Required work
Once you find the line containing "endpoints found under the hold margin: 0 / 0" in the data below, copy it and each following line exactly, up to and including the line containing "Power is not", and nothing else.

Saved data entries
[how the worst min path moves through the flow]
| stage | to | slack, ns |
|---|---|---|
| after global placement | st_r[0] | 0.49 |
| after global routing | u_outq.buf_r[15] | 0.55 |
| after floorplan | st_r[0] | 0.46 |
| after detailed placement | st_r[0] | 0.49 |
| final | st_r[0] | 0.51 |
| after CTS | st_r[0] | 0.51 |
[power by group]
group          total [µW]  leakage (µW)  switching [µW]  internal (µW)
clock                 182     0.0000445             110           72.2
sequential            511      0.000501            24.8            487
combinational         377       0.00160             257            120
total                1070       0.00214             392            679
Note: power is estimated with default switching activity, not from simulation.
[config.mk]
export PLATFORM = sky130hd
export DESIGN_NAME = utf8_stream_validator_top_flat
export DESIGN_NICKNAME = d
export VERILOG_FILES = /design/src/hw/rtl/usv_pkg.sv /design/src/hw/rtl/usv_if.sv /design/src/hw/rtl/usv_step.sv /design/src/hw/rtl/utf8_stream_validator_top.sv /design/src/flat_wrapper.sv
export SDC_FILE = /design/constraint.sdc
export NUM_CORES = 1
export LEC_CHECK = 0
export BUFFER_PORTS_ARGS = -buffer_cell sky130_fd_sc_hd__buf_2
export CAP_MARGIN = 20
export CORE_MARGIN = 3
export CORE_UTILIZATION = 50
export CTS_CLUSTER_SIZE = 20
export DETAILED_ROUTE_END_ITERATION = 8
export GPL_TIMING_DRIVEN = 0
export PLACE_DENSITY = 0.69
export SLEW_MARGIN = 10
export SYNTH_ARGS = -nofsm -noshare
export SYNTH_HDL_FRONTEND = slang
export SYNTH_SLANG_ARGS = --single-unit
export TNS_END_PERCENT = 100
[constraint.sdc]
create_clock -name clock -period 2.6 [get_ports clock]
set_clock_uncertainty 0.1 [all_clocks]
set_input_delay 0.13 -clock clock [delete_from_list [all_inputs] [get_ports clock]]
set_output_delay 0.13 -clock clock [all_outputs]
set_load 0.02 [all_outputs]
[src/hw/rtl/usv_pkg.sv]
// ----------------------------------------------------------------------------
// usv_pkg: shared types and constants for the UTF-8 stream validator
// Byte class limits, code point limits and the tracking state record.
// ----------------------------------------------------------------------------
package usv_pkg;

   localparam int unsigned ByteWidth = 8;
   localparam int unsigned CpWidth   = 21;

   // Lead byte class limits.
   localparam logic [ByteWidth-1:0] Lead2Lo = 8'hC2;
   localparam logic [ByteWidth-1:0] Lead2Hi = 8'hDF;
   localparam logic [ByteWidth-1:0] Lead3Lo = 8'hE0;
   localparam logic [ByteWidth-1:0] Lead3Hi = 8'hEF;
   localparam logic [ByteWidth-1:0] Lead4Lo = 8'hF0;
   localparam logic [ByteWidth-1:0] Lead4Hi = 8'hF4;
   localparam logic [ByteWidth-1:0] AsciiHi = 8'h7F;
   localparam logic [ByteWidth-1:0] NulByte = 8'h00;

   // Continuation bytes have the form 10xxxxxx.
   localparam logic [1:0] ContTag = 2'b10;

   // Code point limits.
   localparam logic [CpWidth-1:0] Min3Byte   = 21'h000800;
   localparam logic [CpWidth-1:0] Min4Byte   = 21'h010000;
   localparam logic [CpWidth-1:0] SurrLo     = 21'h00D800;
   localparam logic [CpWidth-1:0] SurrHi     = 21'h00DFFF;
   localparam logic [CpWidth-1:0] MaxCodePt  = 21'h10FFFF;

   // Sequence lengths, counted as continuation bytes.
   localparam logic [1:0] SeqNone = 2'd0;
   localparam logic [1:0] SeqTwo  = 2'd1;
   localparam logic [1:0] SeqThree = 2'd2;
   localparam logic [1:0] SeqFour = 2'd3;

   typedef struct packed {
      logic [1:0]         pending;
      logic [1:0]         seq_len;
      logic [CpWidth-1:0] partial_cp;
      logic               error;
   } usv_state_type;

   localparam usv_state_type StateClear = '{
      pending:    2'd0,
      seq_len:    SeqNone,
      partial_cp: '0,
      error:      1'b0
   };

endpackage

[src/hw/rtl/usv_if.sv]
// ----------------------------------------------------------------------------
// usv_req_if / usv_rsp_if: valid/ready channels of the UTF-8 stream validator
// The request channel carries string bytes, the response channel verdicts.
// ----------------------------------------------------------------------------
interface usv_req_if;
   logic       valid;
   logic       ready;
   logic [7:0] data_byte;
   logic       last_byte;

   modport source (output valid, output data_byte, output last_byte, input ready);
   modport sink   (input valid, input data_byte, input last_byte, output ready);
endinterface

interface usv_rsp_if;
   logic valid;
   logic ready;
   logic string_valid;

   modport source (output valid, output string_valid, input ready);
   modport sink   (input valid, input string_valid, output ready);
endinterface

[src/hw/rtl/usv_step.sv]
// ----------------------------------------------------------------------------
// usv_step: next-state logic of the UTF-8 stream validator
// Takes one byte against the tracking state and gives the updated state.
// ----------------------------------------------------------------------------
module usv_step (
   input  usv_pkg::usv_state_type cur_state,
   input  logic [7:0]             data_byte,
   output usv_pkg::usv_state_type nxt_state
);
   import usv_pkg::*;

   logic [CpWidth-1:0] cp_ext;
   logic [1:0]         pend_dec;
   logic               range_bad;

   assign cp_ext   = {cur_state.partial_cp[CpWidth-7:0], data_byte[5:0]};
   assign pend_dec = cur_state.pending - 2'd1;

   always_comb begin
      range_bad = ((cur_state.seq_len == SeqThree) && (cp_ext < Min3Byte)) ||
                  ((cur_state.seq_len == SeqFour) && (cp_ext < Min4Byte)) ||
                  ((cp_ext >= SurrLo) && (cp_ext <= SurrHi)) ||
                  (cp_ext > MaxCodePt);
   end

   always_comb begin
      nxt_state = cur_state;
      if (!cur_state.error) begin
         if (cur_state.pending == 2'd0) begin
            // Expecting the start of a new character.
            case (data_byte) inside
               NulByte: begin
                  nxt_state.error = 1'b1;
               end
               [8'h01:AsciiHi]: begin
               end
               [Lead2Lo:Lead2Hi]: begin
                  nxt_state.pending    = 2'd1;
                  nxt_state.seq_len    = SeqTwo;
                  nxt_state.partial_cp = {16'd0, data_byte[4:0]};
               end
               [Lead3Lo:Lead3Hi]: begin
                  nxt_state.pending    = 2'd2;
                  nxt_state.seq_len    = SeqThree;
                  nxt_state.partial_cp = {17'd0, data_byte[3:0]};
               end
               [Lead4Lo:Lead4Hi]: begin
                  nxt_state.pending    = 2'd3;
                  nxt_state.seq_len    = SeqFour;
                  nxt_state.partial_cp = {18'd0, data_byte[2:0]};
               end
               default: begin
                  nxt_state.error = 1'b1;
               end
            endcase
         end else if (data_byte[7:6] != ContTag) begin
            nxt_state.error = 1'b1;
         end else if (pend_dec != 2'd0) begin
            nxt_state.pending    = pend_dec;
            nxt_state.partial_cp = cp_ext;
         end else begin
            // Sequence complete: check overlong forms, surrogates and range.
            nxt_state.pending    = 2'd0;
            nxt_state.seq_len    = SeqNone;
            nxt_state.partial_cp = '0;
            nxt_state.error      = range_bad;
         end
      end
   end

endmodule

* * *

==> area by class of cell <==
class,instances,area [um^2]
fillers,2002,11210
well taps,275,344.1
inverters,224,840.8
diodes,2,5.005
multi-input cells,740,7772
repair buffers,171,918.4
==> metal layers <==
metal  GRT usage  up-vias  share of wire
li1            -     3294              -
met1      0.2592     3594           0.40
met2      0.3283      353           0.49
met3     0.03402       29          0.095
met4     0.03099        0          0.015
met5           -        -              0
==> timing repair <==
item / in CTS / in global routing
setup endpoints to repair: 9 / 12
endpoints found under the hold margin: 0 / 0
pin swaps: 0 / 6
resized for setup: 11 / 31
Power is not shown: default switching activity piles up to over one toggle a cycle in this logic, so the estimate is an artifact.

* * *

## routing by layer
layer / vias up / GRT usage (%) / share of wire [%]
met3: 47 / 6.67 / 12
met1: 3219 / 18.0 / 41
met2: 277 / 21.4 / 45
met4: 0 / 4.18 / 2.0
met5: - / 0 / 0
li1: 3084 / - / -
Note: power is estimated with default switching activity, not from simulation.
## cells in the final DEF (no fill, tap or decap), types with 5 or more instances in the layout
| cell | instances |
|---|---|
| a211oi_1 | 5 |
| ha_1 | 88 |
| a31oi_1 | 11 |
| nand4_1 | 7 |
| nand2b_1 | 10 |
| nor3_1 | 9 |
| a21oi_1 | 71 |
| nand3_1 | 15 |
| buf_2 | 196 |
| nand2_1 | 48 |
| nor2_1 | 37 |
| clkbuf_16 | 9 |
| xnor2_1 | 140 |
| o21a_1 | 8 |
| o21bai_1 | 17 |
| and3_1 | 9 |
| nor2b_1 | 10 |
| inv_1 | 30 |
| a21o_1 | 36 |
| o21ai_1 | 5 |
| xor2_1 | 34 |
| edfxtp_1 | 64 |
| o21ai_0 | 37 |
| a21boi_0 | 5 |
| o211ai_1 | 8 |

Response to this task
endpoints found under the hold margin: 0 / 0
pin swaps: 0 / 6
resized for setup: 11 / 31
Power is not shown: default switching activity piles up to over one toggle a cycle in this logic, so the estimate is an artifact.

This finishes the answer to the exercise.